Given records:
File: src/rtl/ssec_pkg.sv
// Shared constants for the seconds timer: register word addresses and
// the bit positions of the mode and status fields.
// Assumes a word-addressed register bus of ADDR_W bits.
package ssec_pkg;
    localparam int ADDR_W = 3;

    typedef enum logic [ADDR_W-1:0] {
        A_MODE   = 3'd0,
        A_ALARM  = 3'd1,
        A_COUNT  = 3'd2,
        A_STATUS = 3'd3,
        A_RETAIN = 3'd4
    } reg_addr_t;

    localparam int B_ALM_EN  = 16;
    localparam int B_INC_EN  = 17;
    localparam int B_RESTART = 18;
    localparam int B_ALM_ST  = 0;
    localparam int B_INC_ST  = 1;
endpackage

File: src/rtl/ssec_prescaler.sv
// Divides slow_tick pulses by a programmable divisor.
// wrap is high for the tick that completes a period. A divisor of 0
// divides by 2**PRESC_W, because divisor-1 wraps to all ones.
// Assumes slow_tick is already synchronous to clk.
module ssec_prescaler #(
    parameter int PRESC_W = 16
) (
    input  logic               clk,
    input  logic               rst_n,
    input  logic               restart,
    input  logic               slow_tick,
    input  logic [PRESC_W-1:0] divisor,
    output logic               wrap
);
    logic [PRESC_W-1:0] phase;
    logic [PRESC_W-1:0] last;

    // terminal phase of one period
    assign last = divisor - PRESC_W'(1);
    // >= so that lowering the divisor mid-period cannot strand the phase
    assign wrap = slow_tick && !restart && (phase >= last);

    // phase counter: restart zeroes it, a wrap returns it to zero
    always_ff @(posedge clk) begin
        if (!rst_n || restart) begin
            phase <= '0;
        end else if (slow_tick) begin
            phase <= wrap ? '0 : phase + PRESC_W'(1);
        end
    end
endmodule

File: src/rtl/ssec_counter.sv
// Up-counter with an alarm comparator. hit pulses when the coming
// increment makes the counter equal to the alarm value, so the alarm
// flag sets on the same edge the counter reaches it.
module ssec_counter #(
    parameter int CNT_W = 32
) (
    input  logic             clk,
    input  logic             rst_n,
    input  logic             restart,
    input  logic             inc,
    input  logic [CNT_W-1:0] alarm,
    output logic [CNT_W-1:0] count,
    output logic             hit
);
    logic [CNT_W-1:0] next_val;

    // value the counter takes on an increment
    assign next_val = count + CNT_W'(1);
    // match detection on the advance only
    assign hit = inc && (next_val == alarm);

    // counter register: restart has priority over an increment
    always_ff @(posedge clk) begin
        if (!rst_n || restart) begin
            count <= '0;
        end else if (inc) begin
            count <= next_val;
        end
    end
endmodule

File: src/rtl/ssec_status.sv
// Sticky event flags with clear-on-read. An event that arrives in the
// same cycle as the clearing read wins, so it is never lost.
module ssec_status #(
    parameter int N_EV = 2
) (
    input  logic            clk,
    input  logic            rst_n,
    input  logic [N_EV-1:0] events,
    input  logic            rd_clr,
    output logic [N_EV-1:0] flags
);
    // one sticky bit per event source
    for (genvar i = 0; i < N_EV; i++) begin : g_flag
        always_ff @(posedge clk) begin
            if (!rst_n) begin
                flags[i] <= 1'b0;
            end else if (events[i]) begin
                flags[i] <= 1'b1;
            end else if (rd_clr) begin
                flags[i] <= 1'b0;
            end
        end
    end
endmodule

Task prompt: From the records above, transcribe exactly the run of lines that opens with the line holding "localparam int B_ALM_ST" and closes with the line holding "divisor of 0", both included.

Response box:
    localparam int B_ALM_ST  = 0;
    localparam int B_INC_ST  = 1;
endpackage

File: src/rtl/ssec_prescaler.sv
// Divides slow_tick pulses by a programmable divisor.
// wrap is high for the tick that completes a period. A divisor of 0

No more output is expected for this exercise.